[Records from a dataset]
--- START ---
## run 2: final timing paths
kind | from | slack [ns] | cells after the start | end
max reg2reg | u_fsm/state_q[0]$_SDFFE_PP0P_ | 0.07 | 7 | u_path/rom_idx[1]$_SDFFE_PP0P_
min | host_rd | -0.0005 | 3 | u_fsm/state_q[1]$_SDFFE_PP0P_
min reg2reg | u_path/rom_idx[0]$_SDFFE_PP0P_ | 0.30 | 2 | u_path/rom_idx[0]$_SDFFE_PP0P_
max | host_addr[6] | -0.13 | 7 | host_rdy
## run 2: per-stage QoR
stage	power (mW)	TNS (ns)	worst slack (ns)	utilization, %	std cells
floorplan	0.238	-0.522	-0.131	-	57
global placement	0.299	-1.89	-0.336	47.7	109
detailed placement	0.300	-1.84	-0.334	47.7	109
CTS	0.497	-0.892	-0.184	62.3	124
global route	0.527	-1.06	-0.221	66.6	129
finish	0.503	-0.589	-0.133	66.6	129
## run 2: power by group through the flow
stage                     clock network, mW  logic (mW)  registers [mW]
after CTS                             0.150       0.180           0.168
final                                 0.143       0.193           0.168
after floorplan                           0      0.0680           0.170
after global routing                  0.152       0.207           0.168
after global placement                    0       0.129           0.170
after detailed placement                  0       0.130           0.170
==> src/rtl/dbic_pkg.sv <==
package dbic_pkg;
  localparam int BANK_W    = 32;
  localparam int NUM_BANKS = 2;

  typedef enum logic [3:0] {
    SEL_EVENTS = 4'h0,
    SEL_MASK   = 4'h4,
    SEL_CLEAR  = 4'h8,
    SEL_LEVELS = 4'hC
  } reg_sel_e;

  // Constant level-triggered set per bank
  function automatic logic [BANK_W-1:0] lt_set(input int bank);
    return (bank == 1) ? 32'h1FF0_0000 : '0;
  endfunction
endpackage

==> src/rtl/dbic_sync.sv <==
module dbic_sync #(
  parameter int W      = 64,
  parameter int STAGES = 2
) (
  input  logic         clk,
  input  logic         rst_n,
  input  logic [W-1:0] d,
  output logic [W-1:0] q
);
  logic [STAGES-1:0][W-1:0] stage_q;
  logic [STAGES-1:0][W-1:0] stage_d;

  always_comb begin
    stage_d[0] = d;
    for (int i = 1; i < STAGES; i++) stage_d[i] = stage_q[i-1];
  end

  always_ff @(posedge clk or negedge rst_n) begin
    if (!rst_n) stage_q <= '0;
    else        stage_q <= stage_d;
  end

  assign q = stage_q[STAGES-1];
endmodule

==> src/rtl/dbic_bank.sv <==
module dbic_bank #(
  parameter int                BW = 32,
  parameter logic [BW-1:0]     LT = '0
) (
  input  logic          clk,
  input  logic          rst_n,
  input  logic [BW-1:0] lvl_in,
  input  logic          mask_we,
  input  logic          clr_we,
  input  logic [BW-1:0] wdata,
  output logic [BW-1:0] ev_q,
  output logic [BW-1:0] mk_q,
  output logic [BW-1:0] lv_q,
  output logic          pending
);
  logic [BW-1:0] ev_d, mk_d, clr_bits, rise;

  always_comb begin
    clr_bits = clr_we ? (wdata & ~LT) : '0;
    rise     = lvl_in & ~lv_q & ~LT;
    ev_d     = (ev_q & ~clr_bits) | rise;
    mk_d     = mask_we ? wdata : mk_q;
  end

  always_ff @(posedge clk or negedge rst_n) begin
    if (!rst_n) begin
      ev_q <= '0;
      mk_q <= '0;
      lv_q <= '0;
    end else begin
      ev_q <= ev_d;
      mk_q <= mk_d;
      lv_q <= lvl_in;
    end
  end

  assign pending = |((ev_q | (lv_q & LT)) & mk_q);
endmodule

==> src/rtl/dbic_regif.sv <==
module dbic_regif
  import dbic_pkg::*;
#(
  parameter int ADDR_W = 12,
  parameter int NB     = 2,
  parameter int BW     = 32
) (
  input  logic                   clk,
  input  logic                   rst_n,
  input  logic                   wr_en,
  input  logic                   rd_en,
  input  logic [ADDR_W-1:0]      addr,
  input  logic [NB-1:0][BW-1:0]  ev,
  input  logic [NB-1:0][BW-1:0]  mk,
  input  logic [NB-1:0][BW-1:0]  lv,
  output logic [NB-1:0]          mask_we,
  output logic [NB-1:0]          clr_we,
  output logic [BW-1:0]          rdata
);
  localparam int IDX_W  = ADDR_W - 4;
  localparam int BSEL_W = (NB > 1) ? $clog2(NB) : 1;

  logic [IDX_W-1:0]  idx;
  logic [BSEL_W-1:0] bsel;
  logic              hit;
  reg_sel_e          sel;
  logic [BW-1:0]     rd_d, rd_q;

  // Bank index: (addr - 0x10) >> 4, wrapping below 0x10
  assign idx  = addr[ADDR_W-1:4] - IDX_W'(1);
  assign bsel = idx[BSEL_W-1:0];
  assign hit  = (idx < IDX_W'(NB));
  assign sel  = reg_sel_e'(addr[3:0]);

  for (genvar b = 0; b < NB; b++) begin : g_strobe
    assign mask_we[b] = wr_en && hit && (idx == IDX_W'(b)) && (sel == SEL_MASK);
    assign clr_we[b]  = wr_en && hit && (idx == IDX_W'(b)) && (sel == SEL_CLEAR);
  end

  always_comb begin
    rd_d = '0;
    if (hit) begin
      case (sel)
        SEL_EVENTS: rd_d = ev[bsel];
        SEL_MASK:   rd_d = mk[bsel];
        SEL_LEVELS: rd_d = lv[bsel];
        default:    rd_d = '0;
      endcase
    end
  end

  always_ff @(posedge clk or negedge rst_n) begin
    if (!rst_n)     rd_q <= '0;
    else if (rd_en) rd_q <= rd_d;
  end

  assign rdata = rd_q;
endmodule

==> src/rtl/dual_bank_intc.sv <==
module dual_bank_intc
  import dbic_pkg::*;
#(
  parameter int ADDR_W      = 12,
  parameter int SYNC_STAGES = 2
) (
  input  logic                        clk,
  input  logic                        rst_n,
  input  logic [NUM_BANKS*BANK_W-1:0] irq_in,
  input  logic                        wr_en,
  input  logic                        rd_en,
  input  logic [ADDR_W-1:0]           addr,
  input  logic [BANK_W-1:0]           wdata,
  output logic [BANK_W-1:0]           rdata,
  output logic                        irq_out
);
  localparam int NL = NUM_BANKS * BANK_W;

  logic [NL-1:0]                     lvl_sync;
  logic [NUM_BANKS-1:0][BANK_W-1:0]  ev, mk, lv;
  logic [NUM_BANKS-1:0]              mask_we, clr_we, pend;
  logic [NL-1:0]                     ev_flat, mk_flat, lv_flat;
  logic                              pend_any, irq_q;

  dbic_sync #(.W(NL), .STAGES(SYNC_STAGES)) u_sync (
    .clk(clk), .rst_n(rst_n), .d(irq_in), .q(lvl_sync)
  );

  // Line n goes to bank (NUM_BANKS-1 - n/BANK_W)
  for (genvar b = 0; b < NUM_BANKS; b++) begin : g_bank
    dbic_bank #(.BW(BANK_W), .LT(lt_set(b))) u_bank (
      .clk(clk), .rst_n(rst_n),
      .lvl_in(lvl_sync[(NUM_BANKS-1-b)*BANK_W +: BANK_W]),
      .mask_we(mask_we[b]), .clr_we(clr_we[b]), .wdata(wdata),
      .ev_q(ev[b]), .mk_q(mk[b]), .lv_q(lv[b]), .pending(pend[b])
    );
  end

  dbic_regif #(.ADDR_W(ADDR_W), .NB(NUM_BANKS), .BW(BANK_W)) u_regif (
    .clk(clk), .rst_n(rst_n), .wr_en(wr_en), .rd_en(rd_en), .addr(addr),
    .ev(ev), .mk(mk), .lv(lv), .mask_we(mask_we), .clr_we(clr_we),
    .rdata(rdata)
  );

  assign pend_any = |pend;
  assign ev_flat  = ev;
  assign mk_flat  = mk;
  assign lv_flat  = lv;

  always_ff @(posedge clk or negedge rst_n) begin
    if (!rst_n) irq_q <= 1'b0;
    else        irq_q <= pend_any;
  end

  assign irq_out = irq_q;
endmodule

==> config.mk <==
export PLATFORM = sky130hd
export DESIGN_NAME = dual_bank_intc
export DESIGN_NICKNAME = d
export VERILOG_FILES = /design/src/rtl/dbic_pkg.sv /design/src/rtl/dbic_sync.sv /design/src/rtl/dbic_bank.sv /design/src/rtl/dbic_regif.sv /design/src/rtl/dual_bank_intc.sv
export SDC_FILE = /design/constraint.sdc
export NUM_CORES = 1
export LEC_CHECK = 0
export ABC_CLOCK_PERIOD_IN_PS = 1500
export CAP_MARGIN = 30
export CORE_UTILIZATION = 45
export DETAILED_ROUTE_END_ITERATION = 16
export PLACE_DENSITY = 0.69
export SETUP_SLACK_MARGIN = 0.02
export SYNTH_ARGS = -nofsm -noshare
export SYNTH_HDL_FRONTEND = slang
export SYNTH_SLANG_ARGS = --single-unit
==> constraint.sdc <==
create_clock -name clk -period 1.5 [get_ports clk]
set_clock_uncertainty 0.1 [all_clocks]
set_input_delay 0.225 -clock clk [delete_from_list [all_inputs] [get_ports clk]]
set_output_delay 0.225 -clock clk [all_outputs]
set_load 0.1 [all_outputs]
==> impl_results.md <==
- Failing checks: negative setup slack
- Clk_lat worst skew: 0.52 ns
- Final Setup Violations: 152
- Worst endpoint required time: 1.78 ns
- Cells after DPL: 1555
- Status: complete, but fails checks
- Place WS: -1.05 ns
- Chip Height: 171 um
- Hold/Removal Path Class: primary input to flip-flop
- Setup WS post-layout: -0.532 ns
- Final Hold Vio Count: 0
- Clock Sinks: 344
- Yosys warning count: 0
- Cell variety after synth: 38
- Cells after Synth: 902
- Number of nets with antenna violations after routing: 0
- Static leakage: 8.29 nW
- PwrDens: 1070 nW/um2
- Pin count of the biggest net entering global routing: 75
- Area Overhead vs Synth: 48.2%
- Slew @ Worst Pin: 0.795 ns
- Post-Syn Nets: 1017
- GRT Util Overall: 26.8%
- Maximum VDD drop: 817 uV
- CP Launch Type: flip-flop
- Worst Path Arrival: 2.31 ns
- Inserted Clock Buffers: 36
- Hold Startpoint: irq_in[4]
- Tmin final: 2.03 ns
- CP max FO: 2
- Crit share post-route: 135%
- DR vias: 9325
- Non-filler cells, final: 1648
- Initial antenna violation count: 1
- Core Area: 28000 um2
- Antenna cell count: 0
- Count of pins over their slew limit: 0
- Routed WL: 38.5 mm
- Port-buffer cells: 144
- Boundary pin count: 145
- First-pass GRT wire length: 58.6 mm
- CTS root buffer: clkbuf_16
- CTS H-Tree Depth: 2
- CP startpoint: g_bank[0].u_bank.ev_q[29]
- Die area: 29400 um2
- GPL Wtd Cong: 0.852
- Share of cells above drive strength 1: 38.0%
- Nets: 1362
- Reg-to-Reg Start: g_bank[0].u_bank.ev_q[29]
- Setup Crit Path Kind: flip-flop to flip-flop
- #FFs+latches synth: 344
- CP Capture Type: flip-flop
- Number of global-route vias before repair: 10000
- Gr ovfl total: 0
- WL/cell: 23.4 um
- Mean Syn Cell Area: 14.3 um2
- Maxcap violations: 0
- Die W: 171 um
- Max Clk Rate: 0.492 GHz
- First-pass DRT Iterations: 5
- RSZ-0062 raised after global routing: true
- R2r setup slk: -0.53 ns
- Final HPWL from detailed placement: 22.9 mm
- Worst-path clk slew: 0.06 ns
- Vias per cell: 5.66
- CTS tree: done
- Maximum buffer depth of the clock tree: 3
- # rows: 61
- Rel. slew slack: 47.0%
- Syn Std Cell Area: 12900 um2
- Iteration-0 DRC Markers: 768
- DRC violations left: 0
- Sequential fraction of the synthesis area: 66.6%
- Initial Util: 46.1%
registers in the layout (all words and copies together), names as in the netlist:
| name | count |
|---|---|
| g_bank.u_bank.ev_q | 55 |
| g_bank.u_bank.lv_q | 64 |
| u_sync.q | 64 |
| g_bank.u_bank.mk_q | 64 |
| u_sync.stage_d | 64 |
| u_regif.rdata | 32 |
| irq_out | 1 |
routing by layer:
metal	vias to the layer above	share of wire (%)	global-route usage, %
met1	4803	41	35.7
met3	108	6.6	4.56
met4	2	4.7	11.7
li1	4024	-	-
met2	388	48	43.2
met5	-	0.039	0
path summary, 6_finish.rpt:
check                                       endpoint  cells after the start
hold / removal                    u_sync.stage_d[68]                      1
setup / recovery                             irq_out                      4
hold reg to reg            g_bank[1].u_bank.lv_q[24]                      0
min in group asynchronous  g_bank[1].u_bank.mk_q[15]                      2
setup reg to reg                             irq_out                      4
max in group asynchronous   g_bank[1].u_bank.ev_q[6]                      3
synthesized netlist by cell type:
master / count / area (um2)
a211oi_1: 9 / 67.6
a221o_1: 55 / 551
a221oi_1: 62 / 543
a22o_1: 16 / 140
a22oi_1: 9 / 67.6
a2bb2oi_1: 9 / 78.8
and2_1: 2 / 12.5
and3_1: 2 / 12.5
and4_1: 1 / 8.76
and4b_1: 1 / 10.0
buf_1: 1 / 3.75
buf_2: 14 / 70.1
buf_4: 3 / 22.5
buf_6: 4 / 45.0
clkbuf_1: 26 / 97.6
dfrtp_1: 344 / 8610
ha_1: 3 / 37.5
inv_1: 99 / 372
mux2_1: 35 / 394
mux2_2: 75 / 845
nand2_1: 3 / 11.3
nand2b_1: 1 / 6.26
nand3b_1: 1 / 7.51
nand4_1: 7 / 43.8
nor2_1: 3 / 11.3
nor2b_1: 64 / 400
nor3_1: 1 / 5.00
nor3b_1: 2 / 15.0
nor4_1: 2 / 12.5
nor4bb_1: 1 / 10.0
o2111a_1: 1 / 11.3
o21a_1: 1 / 7.51
o21ai_0: 1 / 5.00
o22ai_1: 9 / 56.3
o31ai_2: 1 / 12.5
o32ai_1: 32 / 280
o41ai_4: 1 / 27.5
or4_1: 1 / 7.51
final cells by class:
type	instances	area, um2
clock buffers	51	1060
clock inverters	10	183
fillers	1848	8870
inverters	99	379
multi-input cells	411	4510
flip-flops and latches	344	8610
well taps	378	473
repair buffers	355	3930
power breakdown:
group / switching [W] / internal, W / total (W) / leakage, nW
Sequential: 0.000152 / 0.00955 / 0.00970 / 4.07
Combinational: 0.000751 / 0.000663 / 0.00141 / 3.61
Clock: 0.00357 / 0.00576 / 0.00934 / 0.612
layout by cell type, fill, tap and decap left out, types with 2 or more instances in the layout:
| master | instances |
|---|---|
| dfrtp_1 | 339 |
| buf_4 | 156 |
| inv_1 | 97 |
| clkdlybuf4s50_1 | 97 |
| nor2b_1 | 64 |
| mux2_4 | 64 |
| buf_12 | 61 |
| a221o_1 | 55 |
| a221oi_1 | 50 |
| mux2_2 | 46 |
| clkbuf_16 | 39 |
| o32ai_2 | 21 |
| a22o_1 | 16 |
| buf_6 | 15 |
| o32ai_4 | 11 |
| a221oi_2 | 10 |
| a22oi_1 | 9 |
| o22ai_1 | 9 |
| a2bb2oi_1 | 9 |
| a211oi_1 | 9 |
| clkbuf_8 | 8 |
| nand4_1 | 7 |
| clkbuf_1 | 6 |
| buf_16 | 6 |
| bufinv_16 | 5 |
| buf_8 | 5 |
| dlygate4sd2_1 | 5 |
| dfrtp_2 | 5 |
| inv_6 | 3 |
| clkinv_2 | 3 |
| buf_2 | 3 |
| nor3b_2 | 2 |
| a221oi_4 | 2 |
| and2_1 | 2 |
| ha_4 | 2 |
critical path, stage by stage (launching register included):
cell	delay (ns)
dfrtp_1	0.39
a22o_1	0.27
a221oi_1	0.33
nand4_1	0.22
or4_4	0.58
timing repair:
action | 4_1_cts | 5_1_grt
hold buffers | 1 | 0
resized for setup | 95 | 35
cloned | 11 | 3
pin swaps | 16 | 18
endpoints found under the hold margin | 344 | 0
setup buffers | 21 | 4
setup endpoints to repair | 158 | 164
metrics by stage:
stage / util (%) / hold WS (ns) / TNS [ns] / cell area, um2 / total power, W
final: 68.3 / 0.0401 / -30.51 / 19100 / 0.0205
after global routing: 68.3 / 0.0283 / -37.27 / 19100 / 0.0211
after detailed placement: 60.5 / -0.0214 / -141.48 / 16900 / 0.0112
after CTS: 67.9 / 0.0273 / -19.83 / 19000 / 0.0205
after floorplan: - / -0.171 / -79.15 / 13500 / 0.0103
after global placement: 60.5 / -0.0195 / -138.43 / 16900 / 0.0112
logic make-up after synthesis:
family	Yosys count	share of synthesized area, %
compound gates	206	14.3
mux	110	9.59
fa+ha+maj	3	0.291
simple gates	92	4.45
buf+inv	147	4.73
flops	344	66.6
Note: power is estimated with default switching activity, not from simulation.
--- END ---
Out of the entries, pull every line that mentions "synthesized".

synthesized netlist by cell type:
family	Yosys count	share of synthesized area, %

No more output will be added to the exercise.